▶ [Exercise]: Identify and copy all lines of the material where the string "Initial" is found.

##### Information provided

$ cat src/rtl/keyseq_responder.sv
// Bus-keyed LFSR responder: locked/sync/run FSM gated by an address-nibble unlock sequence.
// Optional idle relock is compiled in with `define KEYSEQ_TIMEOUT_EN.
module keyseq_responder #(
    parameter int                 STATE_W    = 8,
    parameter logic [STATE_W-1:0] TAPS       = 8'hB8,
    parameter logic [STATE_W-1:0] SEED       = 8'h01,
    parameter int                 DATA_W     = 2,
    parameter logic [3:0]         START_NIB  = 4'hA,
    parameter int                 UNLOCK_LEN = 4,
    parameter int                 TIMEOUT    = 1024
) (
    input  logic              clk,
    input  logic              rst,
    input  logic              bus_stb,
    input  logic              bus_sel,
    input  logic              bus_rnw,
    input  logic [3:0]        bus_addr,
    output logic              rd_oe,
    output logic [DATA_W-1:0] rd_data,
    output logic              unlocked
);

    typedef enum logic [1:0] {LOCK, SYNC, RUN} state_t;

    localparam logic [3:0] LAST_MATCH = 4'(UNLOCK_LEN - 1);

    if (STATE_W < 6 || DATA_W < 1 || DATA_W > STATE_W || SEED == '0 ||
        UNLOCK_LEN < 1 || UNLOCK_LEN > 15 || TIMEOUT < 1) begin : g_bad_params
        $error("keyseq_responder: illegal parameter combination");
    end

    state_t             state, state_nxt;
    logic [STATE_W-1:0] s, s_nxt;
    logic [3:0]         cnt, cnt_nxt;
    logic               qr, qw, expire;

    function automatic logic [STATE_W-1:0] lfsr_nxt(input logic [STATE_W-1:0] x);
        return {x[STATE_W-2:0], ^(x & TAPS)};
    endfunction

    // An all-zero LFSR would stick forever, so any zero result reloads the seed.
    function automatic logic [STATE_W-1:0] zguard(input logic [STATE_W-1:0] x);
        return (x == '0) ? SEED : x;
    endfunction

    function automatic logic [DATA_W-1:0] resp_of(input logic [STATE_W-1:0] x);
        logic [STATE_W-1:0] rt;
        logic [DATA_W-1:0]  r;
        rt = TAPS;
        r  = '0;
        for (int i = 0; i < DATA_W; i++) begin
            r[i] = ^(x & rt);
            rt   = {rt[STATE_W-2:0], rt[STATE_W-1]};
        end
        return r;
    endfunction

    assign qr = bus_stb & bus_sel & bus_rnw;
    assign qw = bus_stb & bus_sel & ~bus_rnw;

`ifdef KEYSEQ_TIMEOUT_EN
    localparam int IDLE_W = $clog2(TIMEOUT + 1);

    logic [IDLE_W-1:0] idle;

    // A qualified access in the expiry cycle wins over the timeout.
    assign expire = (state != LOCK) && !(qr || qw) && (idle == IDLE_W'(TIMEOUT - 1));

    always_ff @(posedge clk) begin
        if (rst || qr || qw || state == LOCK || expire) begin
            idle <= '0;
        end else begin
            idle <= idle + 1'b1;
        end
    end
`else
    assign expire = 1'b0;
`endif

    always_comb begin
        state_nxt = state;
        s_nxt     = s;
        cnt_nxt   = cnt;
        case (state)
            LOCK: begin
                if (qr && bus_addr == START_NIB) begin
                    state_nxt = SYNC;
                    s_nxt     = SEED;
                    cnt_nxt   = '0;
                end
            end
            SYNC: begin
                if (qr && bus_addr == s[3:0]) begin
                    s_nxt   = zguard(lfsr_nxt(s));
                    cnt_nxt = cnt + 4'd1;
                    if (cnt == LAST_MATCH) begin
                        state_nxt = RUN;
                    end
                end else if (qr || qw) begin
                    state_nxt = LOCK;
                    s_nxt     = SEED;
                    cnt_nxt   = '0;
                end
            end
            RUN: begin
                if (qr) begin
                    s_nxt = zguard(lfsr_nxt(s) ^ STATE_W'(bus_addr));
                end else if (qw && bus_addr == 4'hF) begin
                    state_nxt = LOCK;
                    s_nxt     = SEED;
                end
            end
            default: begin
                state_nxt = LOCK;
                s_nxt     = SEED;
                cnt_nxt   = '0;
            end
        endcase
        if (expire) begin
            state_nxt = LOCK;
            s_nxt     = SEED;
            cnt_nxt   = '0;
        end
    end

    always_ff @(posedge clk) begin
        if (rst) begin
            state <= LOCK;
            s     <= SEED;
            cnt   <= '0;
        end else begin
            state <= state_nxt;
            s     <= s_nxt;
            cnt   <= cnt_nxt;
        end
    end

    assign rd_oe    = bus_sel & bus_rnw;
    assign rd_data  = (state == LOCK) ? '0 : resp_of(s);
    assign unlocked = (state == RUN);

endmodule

##########
##### Information provided

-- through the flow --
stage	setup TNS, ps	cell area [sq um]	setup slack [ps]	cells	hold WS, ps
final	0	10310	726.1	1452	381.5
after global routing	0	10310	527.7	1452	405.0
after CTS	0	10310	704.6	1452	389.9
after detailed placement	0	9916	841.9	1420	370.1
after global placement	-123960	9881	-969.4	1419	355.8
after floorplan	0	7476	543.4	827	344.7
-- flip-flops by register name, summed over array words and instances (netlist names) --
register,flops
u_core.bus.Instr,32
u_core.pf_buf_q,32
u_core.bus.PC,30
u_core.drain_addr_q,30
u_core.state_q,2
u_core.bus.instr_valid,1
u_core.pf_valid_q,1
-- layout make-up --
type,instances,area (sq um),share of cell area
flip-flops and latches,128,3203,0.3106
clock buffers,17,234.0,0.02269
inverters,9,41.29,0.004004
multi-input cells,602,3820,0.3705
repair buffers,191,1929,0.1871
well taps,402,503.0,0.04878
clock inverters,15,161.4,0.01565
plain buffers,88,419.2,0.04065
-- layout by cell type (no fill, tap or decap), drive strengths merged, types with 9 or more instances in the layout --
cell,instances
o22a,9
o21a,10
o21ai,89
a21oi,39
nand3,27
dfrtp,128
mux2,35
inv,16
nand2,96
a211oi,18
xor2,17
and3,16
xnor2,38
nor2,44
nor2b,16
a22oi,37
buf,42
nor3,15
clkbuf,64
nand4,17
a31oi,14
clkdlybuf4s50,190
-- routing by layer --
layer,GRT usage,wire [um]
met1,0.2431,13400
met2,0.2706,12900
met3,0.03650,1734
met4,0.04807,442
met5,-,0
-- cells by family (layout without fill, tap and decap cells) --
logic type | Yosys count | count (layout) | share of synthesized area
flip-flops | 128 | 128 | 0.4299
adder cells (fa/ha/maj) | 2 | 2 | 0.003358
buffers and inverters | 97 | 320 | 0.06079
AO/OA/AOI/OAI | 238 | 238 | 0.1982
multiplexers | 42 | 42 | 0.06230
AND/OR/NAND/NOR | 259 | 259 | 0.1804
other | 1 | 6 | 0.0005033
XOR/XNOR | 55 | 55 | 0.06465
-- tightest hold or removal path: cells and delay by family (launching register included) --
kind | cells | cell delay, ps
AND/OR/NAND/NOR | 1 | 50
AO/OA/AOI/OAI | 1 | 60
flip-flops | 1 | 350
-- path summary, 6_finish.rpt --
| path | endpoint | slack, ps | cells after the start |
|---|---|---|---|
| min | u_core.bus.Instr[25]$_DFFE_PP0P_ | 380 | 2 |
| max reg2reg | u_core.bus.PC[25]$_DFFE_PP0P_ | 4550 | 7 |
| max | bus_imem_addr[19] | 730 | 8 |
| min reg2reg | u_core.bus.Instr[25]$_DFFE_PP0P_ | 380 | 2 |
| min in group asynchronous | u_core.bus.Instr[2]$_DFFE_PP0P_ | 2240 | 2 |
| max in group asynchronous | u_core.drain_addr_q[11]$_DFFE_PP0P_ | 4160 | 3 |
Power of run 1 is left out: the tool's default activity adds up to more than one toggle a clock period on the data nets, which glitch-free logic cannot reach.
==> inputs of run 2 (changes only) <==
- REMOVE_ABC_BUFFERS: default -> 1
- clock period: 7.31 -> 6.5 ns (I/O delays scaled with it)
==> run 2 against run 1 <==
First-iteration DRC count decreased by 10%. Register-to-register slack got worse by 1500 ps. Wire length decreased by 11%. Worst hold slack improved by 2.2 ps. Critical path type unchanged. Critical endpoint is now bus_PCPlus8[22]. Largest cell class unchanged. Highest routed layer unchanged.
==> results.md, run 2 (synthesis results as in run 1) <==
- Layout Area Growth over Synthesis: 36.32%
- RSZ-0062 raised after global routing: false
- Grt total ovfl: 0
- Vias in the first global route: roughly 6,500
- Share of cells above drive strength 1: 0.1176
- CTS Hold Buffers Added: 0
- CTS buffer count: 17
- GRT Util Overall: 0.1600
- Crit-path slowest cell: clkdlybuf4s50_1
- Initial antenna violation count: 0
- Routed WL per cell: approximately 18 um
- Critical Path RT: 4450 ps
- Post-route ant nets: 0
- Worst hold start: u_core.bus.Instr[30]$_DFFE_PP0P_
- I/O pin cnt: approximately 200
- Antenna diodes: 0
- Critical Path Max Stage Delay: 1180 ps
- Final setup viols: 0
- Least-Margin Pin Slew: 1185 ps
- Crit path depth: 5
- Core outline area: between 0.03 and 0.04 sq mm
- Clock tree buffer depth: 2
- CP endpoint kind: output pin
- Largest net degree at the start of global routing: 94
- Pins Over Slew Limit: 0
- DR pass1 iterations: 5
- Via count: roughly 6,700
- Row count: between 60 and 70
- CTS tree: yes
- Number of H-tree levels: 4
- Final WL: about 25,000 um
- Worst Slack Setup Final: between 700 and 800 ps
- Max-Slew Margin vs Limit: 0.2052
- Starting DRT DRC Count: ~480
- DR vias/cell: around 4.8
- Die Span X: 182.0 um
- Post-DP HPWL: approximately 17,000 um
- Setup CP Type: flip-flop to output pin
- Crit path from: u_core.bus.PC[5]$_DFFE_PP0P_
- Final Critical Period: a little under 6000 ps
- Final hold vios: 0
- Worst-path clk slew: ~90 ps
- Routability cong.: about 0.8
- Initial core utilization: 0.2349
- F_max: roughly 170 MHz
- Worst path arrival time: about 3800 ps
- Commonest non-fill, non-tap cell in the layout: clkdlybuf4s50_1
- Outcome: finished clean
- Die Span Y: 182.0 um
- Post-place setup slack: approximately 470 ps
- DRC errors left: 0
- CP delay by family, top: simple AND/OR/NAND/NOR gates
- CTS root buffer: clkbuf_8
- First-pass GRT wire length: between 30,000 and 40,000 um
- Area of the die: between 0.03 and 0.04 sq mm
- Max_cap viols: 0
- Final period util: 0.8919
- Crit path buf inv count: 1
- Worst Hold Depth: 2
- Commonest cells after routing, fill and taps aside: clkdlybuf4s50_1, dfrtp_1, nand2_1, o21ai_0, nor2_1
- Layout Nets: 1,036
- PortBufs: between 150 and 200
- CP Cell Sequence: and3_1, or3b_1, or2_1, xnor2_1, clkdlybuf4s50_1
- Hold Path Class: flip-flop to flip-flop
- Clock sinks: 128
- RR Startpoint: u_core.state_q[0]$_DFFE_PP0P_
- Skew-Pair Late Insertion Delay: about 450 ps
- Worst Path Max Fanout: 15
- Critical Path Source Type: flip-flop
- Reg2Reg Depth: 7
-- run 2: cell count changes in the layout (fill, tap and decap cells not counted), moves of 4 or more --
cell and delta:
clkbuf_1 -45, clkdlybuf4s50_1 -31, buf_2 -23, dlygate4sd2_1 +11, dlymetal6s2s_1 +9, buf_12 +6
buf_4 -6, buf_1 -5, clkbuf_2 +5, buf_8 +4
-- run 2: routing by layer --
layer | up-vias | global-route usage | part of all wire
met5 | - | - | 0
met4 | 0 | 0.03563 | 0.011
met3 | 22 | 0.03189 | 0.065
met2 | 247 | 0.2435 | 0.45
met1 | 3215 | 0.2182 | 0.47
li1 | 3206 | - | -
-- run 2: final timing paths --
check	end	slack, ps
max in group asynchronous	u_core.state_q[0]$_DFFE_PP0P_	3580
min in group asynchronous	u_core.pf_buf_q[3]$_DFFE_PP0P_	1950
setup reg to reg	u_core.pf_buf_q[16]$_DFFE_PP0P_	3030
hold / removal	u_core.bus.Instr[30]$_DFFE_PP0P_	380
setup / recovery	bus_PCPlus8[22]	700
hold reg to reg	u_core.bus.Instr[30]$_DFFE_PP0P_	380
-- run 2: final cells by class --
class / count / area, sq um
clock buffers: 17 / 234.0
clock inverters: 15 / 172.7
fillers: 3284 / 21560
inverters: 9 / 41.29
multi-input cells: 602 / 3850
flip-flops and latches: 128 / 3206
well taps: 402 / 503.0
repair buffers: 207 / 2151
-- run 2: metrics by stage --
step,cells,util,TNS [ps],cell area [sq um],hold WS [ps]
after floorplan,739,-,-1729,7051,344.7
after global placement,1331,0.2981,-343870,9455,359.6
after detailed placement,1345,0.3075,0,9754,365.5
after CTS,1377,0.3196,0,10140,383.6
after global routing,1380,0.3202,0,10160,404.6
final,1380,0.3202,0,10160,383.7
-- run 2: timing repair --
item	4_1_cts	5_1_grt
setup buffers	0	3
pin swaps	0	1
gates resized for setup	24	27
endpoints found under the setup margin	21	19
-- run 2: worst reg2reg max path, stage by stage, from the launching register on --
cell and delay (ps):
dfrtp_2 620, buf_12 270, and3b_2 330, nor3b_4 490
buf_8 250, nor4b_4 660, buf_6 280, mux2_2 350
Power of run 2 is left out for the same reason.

##########

▶ [Finished exercise]:
- Initial antenna violation count: 0
- Initial core utilization: 0.2349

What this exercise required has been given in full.